Now, however, the conundrum he faces regarding Brexit and the state of the economy is becoming less pronounced; hence Carney’s contracting conundrum.
My inspiration for this article’s title came from Mario's marvellous medicine, in which my colleague James Carrick discusses the possible ramifications of central banks deciding to withdraw the monetary punchbowl.
While mainland European inflation has remained relatively contained, the BoE has recently had to contend with an annual increase in the consumer price index of more than 1% above its 2% target. In the main, this has been a function of the decline of the value of sterling that followed the June 2016 EU referendum. We think inflation will be slow to fall as stronger-than-expected UK economic growth, combined with a tight labour market and increasing wages, exert some upward pressure on prices.

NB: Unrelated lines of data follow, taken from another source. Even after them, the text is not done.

`config.mk`:
```
export PLATFORM = sky130hd
export DESIGN_NAME = sorted_unique_set_table_top
export DESIGN_NICKNAME = d
export VERILOG_FILES = /design/src/hw/rtl/sust_pkg.sv /design/src/hw/rtl/sorted_unique_set_table_top.sv /design/src/hw/rtl/sust_cell.sv
export VERILOG_INCLUDE_DIRS = /design/src /design/src/hw/rtl
export SDC_FILE = /design/constraint.sdc
export NUM_CORES = 2
export LEC_CHECK = 0
export ABC_CLOCK_PERIOD_IN_PS = 9200
export BUFFER_PORTS_ARGS = -buffer_cell sky130_fd_sc_hd__buf_4
export CAP_MARGIN = 20
export CORE_ASPECT_RATIO = 1.1
export CORE_MARGIN = 8
export CORE_UTILIZATION = 50
export DETAILED_ROUTE_END_ITERATION = 8
export PLACE_DENSITY = 0.66
export SYNTH_ARGS = -nofsm -noshare
export SYNTH_HDL_FRONTEND = slang
export SYNTH_SLANG_ARGS = --single-unit
```
`constraint.sdc`:
```
create_clock -name clk -period 9.2 [get_ports clk]
set_clock_uncertainty 0.2 [all_clocks]
set_input_delay 0.46 -clock clk [delete_from_list [all_inputs] [get_ports clk]]
set_output_delay 0.46 -clock clk [all_outputs]
set_load 0.03 [all_outputs]
```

In February, the BoE acknowledged the stronger economy, particularly regarding the short-term outlook. At the same time the bank indicated that inflation was likely to remain above target, with 2017’s partial recovery in the pound taking time to feed back into more moderate price increases. While Carney stopped short of naming specific dates, his language marked something of a shift from earlier signals. Instead, he implied that a faster pace of rate hikes than previously expected might be warranted.
Since then there has been further upward progress in wage growth and progress towards a Brexit transition agreement. And in the most recent BoE meeting minutes, two policymakers voted for an immediate rate hike, all but cementing a signal that a rate increase is coming in May.
Another hike in November also seems to be on the cards given the persistently above-target inflation, although the state of play with the Brexit negotiations at that time could muddy the waters.
If a global downturn can be avoided, we believe rates should continue to edge up in both 2019 and 2020. So perhaps the upshot of Carney’s conundrum is that the city jargon should now change to “one more, and then some”? Not quite as catchy, I’ll admit, but in our view, it’s more likely to be closer to the reality.